Após a crise financeira global, as empresas, as famílias e os bancos pagaram dívidas em vez de contrair empréstimos, reduzindo a procura de poupanças e ao mesmo tempo segurando o crescimento e a inflação. À medida que a crise se dissipava, também diminuía a pressão descendente sobre as taxas de juros. Outra é o peso do governo: a dívida pública federal é agora de 95% do Produto Interno Bruto (PIB), acima dos 80% no início de 2020, e os déficits federais são agora de 6% do PIB e prevê-se que continuem a aumentar, de menos de 5 % antes da pandemia. Fazer com que os investidores detenham muito mais dívida provavelmente exigirá que lhes paguem mais. O Fed comprou títulos após a crise financeira e novamente durante a pandemia para reduzir as taxas de juro de longo prazo. Agora está se desfazendo dessas participações em títulos. A inflação não deverá, por si só, afetar a taxa neutra real. Contudo, antes da pandemia a principal preocupação do Fed era que a inflação persistisse abaixo dos 2%, situação que dificulta o estímulo a despesas e pode levar à deflação, razão pela qual manteve as taxas perto de zero de 2008 a 2015.

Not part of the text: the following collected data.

## src/sv/qvu_pkg.sv

```systemverilog
// Shared types, constants and register codes for the Q value update engine.
package qvu_pkg;

    // Entry format: signed Q8.8
    localparam int Q_W = 16;
    // Configuration register data width and index width
    localparam int CFG_W     = 9;
    localparam int CFG_IDX_W = 2;

    // Default table geometry
    localparam int DEF_NUM_STATES  = 64;
    localparam int DEF_NUM_ACTIONS = 6;

    // Datapath widths: difference term (scaled by 2^16) and product (scaled by 2^24)
    localparam int D_W = 26;
    localparam int P_W = 36;
    // Rounded increment and the sum before clamping
    localparam int INC_W = P_W - 16;
    localparam int S_W   = INC_W + 1;

    // Register reset values
    localparam logic [CFG_W-1:0] LR_RESET   = 9'd77;
    localparam logic [CFG_W-1:0] DF_RESET   = 9'd128;

    // Update modes
    localparam logic MODE_QLEARN = 1'b0;
    localparam logic MODE_SARSA  = 1'b1;
    localparam logic MODE_RESET  = MODE_QLEARN;

    // Configuration register indexes
    typedef enum logic [CFG_IDX_W-1:0] {
        CFG_LEARNING_RATE   = 2'd0,
        CFG_DISCOUNT_FACTOR = 2'd1,
        CFG_UPDATE_MODE     = 2'd2
    } cfg_reg_e_t;

    // Stage load enables from the sequencer to the arithmetic unit
    typedef struct packed {
        logic pick_en;
        logic diff_en;
        logic prod_en;
    } qvu_ctrl_t;

endpackage

```

## src/sv/qvu_update.sv

```systemverilog
// Update arithmetic: target pick, gamma and alpha multiplies, rounding and clamping.
module qvu_update #(
    parameter int NUM_ACTIONS = qvu_pkg::DEF_NUM_ACTIONS
) (
    input  logic                                        clk,
    input  qvu_pkg::qvu_ctrl_t                          ctrl,
    input  logic                                        mode,
    input  logic                                        cur_ok,
    input  logic                                        next_ok,
    input  logic [$clog2(NUM_ACTIONS)-1:0]              action,
    input  logic [$clog2(NUM_ACTIONS)-1:0]              next_action,
    input  logic [NUM_ACTIONS-1:0]                      next_mask,
    input  logic signed [qvu_pkg::Q_W-1:0]              reward,
    input  logic [qvu_pkg::CFG_W-1:0]                   alpha,
    input  logic [qvu_pkg::CFG_W-1:0]                   gamma,
    input  logic [NUM_ACTIONS-1:0][qvu_pkg::Q_W-1:0]    row_cur,
    input  logic [NUM_ACTIONS-1:0][qvu_pkg::Q_W-1:0]    row_next,
    output logic signed [qvu_pkg::Q_W-1:0]              result
);
    import qvu_pkg::*;

    localparam int ACT_W  = $clog2(NUM_ACTIONS);
    localparam int LEAVES = 1 << ACT_W;
    localparam logic [ACT_W:0] ACT_LIM = (ACT_W + 1)'(NUM_ACTIONS);
    localparam logic signed [P_W-1:0] RND_HALF = P_W'(32'sd32768);
    localparam logic signed [S_W-1:0] SAT_HI   = S_W'(32'sd32767);
    localparam logic signed [S_W-1:0] SAT_LO   = S_W'(-32'sd32768);

    // Max tree over the masked next-state row, heap order (root at node 0)
    logic                 node_v [2*LEAVES-1];
    logic signed [Q_W-1:0] node_q [2*LEAVES-1];

    genvar gi;
    generate
        for (gi = 0; gi < LEAVES; gi++)
        begin : g_leaf
            if (gi < NUM_ACTIONS)
            begin : g_used
                assign node_v[LEAVES-1+gi] = next_mask[gi];
                assign node_q[LEAVES-1+gi] = row_next[gi];
            end
            else
            begin : g_pad
                assign node_v[LEAVES-1+gi] = 1'b0;
                assign node_q[LEAVES-1+gi] = '0;
            end
        end
        for (gi = 0; gi < LEAVES - 1; gi++)
        begin : g_node
            logic take_right;
            assign take_right = node_v[2*gi+2] &&
                                (!node_v[2*gi+1] || (node_q[2*gi+2] > node_q[2*gi+1]));
            assign node_v[gi] = node_v[2*gi+1] | node_v[2*gi+2];
            assign node_q[gi] = take_right ? node_q[2*gi+2] : node_q[2*gi+1];
        end
    endgenerate

    logic signed [Q_W-1:0] q_sel, target_sel;
    logic                  next_act_ok;

    // Current entry and target selection
    always_comb
    begin
        next_act_ok = ({1'b0, next_action} < ACT_LIM);
        q_sel       = cur_ok ? $signed(row_cur[action]) : '0;
        target_sel  = '0;
        if (next_ok)
        begin
            if (mode == MODE_SARSA)
            begin
                if (next_act_ok)
                begin
                    target_sel = $signed(row_next[next_action]);
                end
            end
            else if (node_v[0])
            begin
                target_sel = node_q[0];
            end
        end
    end

    logic signed [Q_W-1:0] q_reg, target_reg;
    logic signed [D_W-1:0] d_reg, d_next;
    logic signed [P_W-1:0] p_reg, p_next;

    // Difference term r*256 + gamma*target - q*256, exact in D_W bits
    always_comb
    begin
        logic signed [D_W-1:0] r_sc;
        logic signed [D_W-1:0] q_sc;
        logic signed [D_W-1:0] g_t;
        r_sc   = D_W'(reward) <<< 8;
        q_sc   = D_W'(q_reg) <<< 8;
        g_t    = $signed({1'b0, gamma}) * target_reg;
        d_next = r_sc + g_t - q_sc;
    end

    // Scale by alpha
    assign p_next = $signed({1'b0, alpha}) * d_reg;

    always_ff @(posedge clk)
    begin
        if (ctrl.pick_en)
        begin
            q_reg      <= q_sel;
            target_reg <= target_sel;
        end
        if (ctrl.diff_en)
        begin
            d_reg <= d_next;
        end
        if (ctrl.prod_en)
        begin
            p_reg <= p_next;
        end
    end

    // Round half up to Q8.8, add to q, clamp to 16 bits; result is zero when the current entry is invalid
    always_comb
    begin
        logic signed [P_W-1:0]   rnd;
        logic signed [INC_W-1:0] inc;
        logic signed [S_W-1:0]   sum;
        rnd = p_reg + RND_HALF;
        inc = rnd[P_W-1:16];
        sum = S_W'(q_reg) + S_W'(inc);
        if (!cur_ok)
        begin
            result = '0;
        end
        else if (sum > SAT_HI)
        begin
            result = Q_W'(SAT_HI);
        end
        else if (sum < SAT_LO)
        begin
            result = Q_W'(SAT_LO);
        end
        else
        begin
            result = Q_W'(sum);
        end
    end

endmodule

```

## config.mk

```make
export PLATFORM = sky130hd
export DESIGN_NAME = qvu_update
export DESIGN_NICKNAME = d
export VERILOG_FILES = /design/src/sv/qvu_pkg.sv /design/src/sv/qvu_update.sv
export SDC_FILE = /design/constraint.sdc
export NUM_CORES = 1
export LEC_CHECK = 0
export BUFFER_PORTS_ARGS = -buffer_cell sky130_fd_sc_hd__buf_2
export CORE_UTILIZATION = 55
export CTS_CLUSTER_DIAMETER = 50
export CTS_CLUSTER_SIZE = 24
export DETAILED_ROUTE_END_ITERATION = 8
export PLACE_DENSITY = 0.76
export SLEW_MARGIN = 20
export SYNTH_ARGS = -nofsm -noshare
export SYNTH_HDL_FRONTEND = slang
export SYNTH_SLANG_ARGS = --single-unit
```

## constraint.sdc

```tcl
create_clock -name clk -period 8.75 [get_ports clk]
set_input_delay 0 -clock clk [delete_from_list [all_inputs] [get_ports clk]]
set_output_delay 0 -clock clk [all_outputs]
set_load 0.01 [all_outputs]
```

==> flow_summary.yaml <==
timing:
  finalHoldViolCount: 0
  worstMarginPinSlew_ns: 0.971
  fmax_mhz: 148
  totalNegativeSetupSlack_ns: 0
  slew_violations: 0
  finClkSkew_ns: 0.0151
  fin_crit_sh: 0.771
  grt_setup_unrepaired: "false"
  min_period_ns: 6.74
  setup_viol: 0
  slew_headroom: 0.353
cts:
  cts-root-buf: "clkbuf_16"
  postCtsSetupRepairBufs: 0
  clock_path_buffers: 2
  cts_tree: "yes"
  hold_buffers: 0
  clkTransAtPathRegs_ns: 0.07
  numClockSinks: 79
  worstSkewPairLatency_ns: 0.37
  htreeDepth: 3
  cts_resized: 0
  numCtsBuffers: 9
finish:
  post-route-util: 0.607
  syn2layout_area_growth_pct: 8.95
  nets: 3524
  post_route_cells_drive_above_1_share: 0.135
  largest_register_ffs: 26
worst_setup_path:
  critPathLaunchType: "input pin"
  slowest_delay_ns: 0.69
  r2r_cells: 18
  worst-path-max-fanout: 32
  worst_setup_path_end_kind: "register"
  crit_arrival_ns: 6.99
  r2r-start: "target_reg[5]"
  r2r_end: "d_reg[20]"
  r2r_setup_slack_ns: 2.72
  critPathBufInv: 6
  crit_required_ns: 9.00
  crit_path_frequent_cell: "a21o_1"
  critPathTopFamily: "compound AO/OA/AOI/OAI gates"
  path_class: "in -> reg"
  slowest_stage: "a31oi_2"
floorplanning:
  die_w_um: 205
  start_util: 0.557
  die_area_sq_mm: 0.0421
  rows: 74
  ios: 261
  fp.dieH_um: 205
  core_sq_mm: 0.0407
grt:
  grt_max_degree: 48
  grt_pass1_vias: 19761
  track_usage: 0.323
  antenna_found_initial: 4
  grt_pass1_wl_um: 104000
  gr-total-overflow: 0
logic_synthesis:
  avgSynthCellArea_sq_um: 9.12
  yosys.cell_types.count: 86
  synth_edf_count: 79
  syn_inst: 2488
  seq_area_frac_synth: 0.105
  yosys_warnings: 0
  synthArstFlopShare: 0
  synth_area_sq_mm: 0.0227
  synth_fp_nets: 3322
  synth_seq_cells: 79
  yosys_most_used_dff: "edfxtp_1"
drt:
  wirelength_um: 64600
  antenna_left: 0
  num_vias: 18398
  drtIter0Drc: 1114
  wl_per_cell_um: 20.0
  remaining_drc_errors: 0
  drt-pass1-iter-count: 5
  viasPerCell: 5.70
flow_run:
  max_cap_violations: 0
hold_path:
  min_to: "q_reg[3]"
  worstHoldStart: "row_cur[67]"
  whs_path_depth: 5
  hp-class: "in -> reg"
placement:
  portBuffers: 260
  gp_congestion: 1.04
  dpl.hpwl_um: 55900
outcome:
  status: "completed"
==> synth_stat cells, types with 3 or more instances <==
cell type	instances	share of area
inv_1	517	0.086
fa_1	355	0.31
and2_1	236	0.065
ha_1	234	0.13
nand2_1	232	0.038
nor2_1	82	0.014
a21oi_1	80	0.018
edfxtp_1	79	0.10
clkbuf_1	67	0.011
o21ai_0	62	0.014
xnor2_1	62	0.024
nand3_1	43	0.0095
a211oi_1	39	0.013
a21o_1	35	0.012
o21a_1	33	0.011
mux2i_1	32	0.014
mux4_2	32	0.032
xor2_1	20	0.0077
nand4_1	19	0.0052
o21ai_1	19	0.0042
a22oi_1	18	0.0060
a31o_2	16	0.0062
nor3_1	16	0.0035
nor2b_1	15	0.0041
o22a_1	15	0.0058
a31oi_1	13	0.0036
and3_1	12	0.0033
buf_1	7	0.0012
o211ai_1	7	0.0023
nand2b_1	6	0.0017
and4_1	5	0.0019
nand3b_1	4	0.0013
o21bai_1	4	0.0013
a211o_1	3	0.0012
o32ai_1	3	0.0012
or2_2	3	0.00083
==> metrics by stage <==
stage	instances	worst slack (ns)	hold slack, ns	area, sq um
2_1_floorplan	2488	2.58	0.112	22700
3_3_place_gp	3211	1.77	0.345	24400
3_5_place_dp	3211	1.72	0.349	24400
4_1_cts	3227	2.10	0.0673	24700
5_1_grt	3230	1.45	0.110	24700
6_report	3230	2.01	0.0780	24700
==> worst register-to-register path, cell delays in order (launching register included) <==
cell      delay (ns)
edfxtp_1        0.58
and2_1          0.25
fa_1            0.52
fa_1            0.56
inv_1           0.05
fa_1            0.44
fa_1            0.52
inv_1           0.06
fa_1            0.44
ha_1            0.34
a21oi_1         0.14
nand3b_1        0.10
o21ai_0         0.11
a311o_1         0.36
a31oi_1         0.34
o21ai_0         0.17
a21boi_1        0.27
nor4_1          0.10
a311o_1         0.39
==> cell type report <==
| type | instances | area [sq um] |
|---|---|---|
| Clock inverter | 7 | 55.1 |
| Clock buffer | 9 | 225 |
| Sequential cell | 79 | 2370 |
| Timing Repair Buffer | 270 | 1380 |
| Antenna cell | 3 | 7.51 |
| Fill cell | 3541 | 16000 |
| Inverter | 520 | 1950 |
| Tap cell | 532 | 666 |
| Multi-Input combinational cell | 1810 | 18100 |
==> cell usage in the layout, fill, tap and decap left out, types with 5 or more instances in the layout <==
cell type  netlist  layout
a211oi_1        39      39
a21o_1          35      35
a21oi_1         80      80
a22oi_1         18      18
a31o_2          16      16
a31oi_1         13      13
and2_1         236     236
and3_1          12      12
and4_1           5       5
buf_2            2     260
buf_4            1      10
clkbuf_16        0       9
edfxtp_1        79      79
fa_1           355     355
ha_1           234     234
inv_1          517     517
mux2i_1         32      32
mux4_2          32      32
nand2_1        232     232
nand2b_1         6       6
nand3_1         43      43
nand4_1         19      19
nor2_1          82      82
nor2b_1         15      15
nor3_1          16      16
o211ai_1         7       7
o21a_1          33      33
o21ai_0         62      62
o21ai_1         19      19
o22a_1          15      15
xnor2_1         62      62
xor2_1          20      20
==> worst max-delay path by stage <==
stage                     cells after the start              to         start
after CTS                                    32   target_reg[0]  row_next[11]
after global routing                         32   target_reg[0]  row_next[11]
after global placement                       32   target_reg[0]  row_next[11]
after detailed placement                     32   target_reg[0]  row_next[11]
final                                        32   target_reg[0]  row_next[11]
after floorplan                              32  target_reg[14]  row_next[11]
==> routing by layer <==
layer	GRT usage	vias up	routed length [um]
li1	-	8460	-
met1	0.404	9162	26200
met2	0.558	625	31900
met3	0.0480	149	3900
met4	0.131	2	2640
met5	0	-	13
==> logic make-up (layout without fill, tap and decap cells) <==
kind of cell,Yosys count,in the layout,share of synthesized area
and+or+nand+nor,689,689,0.154
buffers and inverters,599,806,0.100
adders and majority gates,589,589,0.442
AOI/OAI and AO/OA,383,383,0.119
xor gates and xnor gates,84,84,0.0336
DFF,79,79,0.105
muxes,65,65,0.0464
other,0,3,0
Power is left out: the tool's default activity adds up to more than one toggle a clock period on the data nets, which glitch-free logic cannot reach.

No futuro, a instituição vai se preocupar mais com a inflação persistir acima dos 2% e optará por taxas mais altas, com pouca vontade de voltar a zero. Outros fatores ainda exercem pressão sobre a neutralidade, como o envelhecimento da população mundial, que reduz a procura por residências e bens de capital. Portanto, a neutralidade provavelmente aumentou desde 2019, mas não para o nível anterior a 2008. Na verdade, os mercados futuros fixam as taxas daqui a uma década em cerca de 3,75%. Claro, tudo isso é apenas uma previsão. Se a inflação descer sem problemas no próximo ano, se o crescimento econômico cair abruptamente, ou se os juros dos títulos do Tesouro americano caírem, então as estimativas de neutralidade também cairão. Por enquanto, as evidências sugerem que o público deveria se acostumar com taxas mais altas até onde a vista alcança. Fonte: Broadcast Agro. Adaptado por Cogo Inteligência em Agronegócio.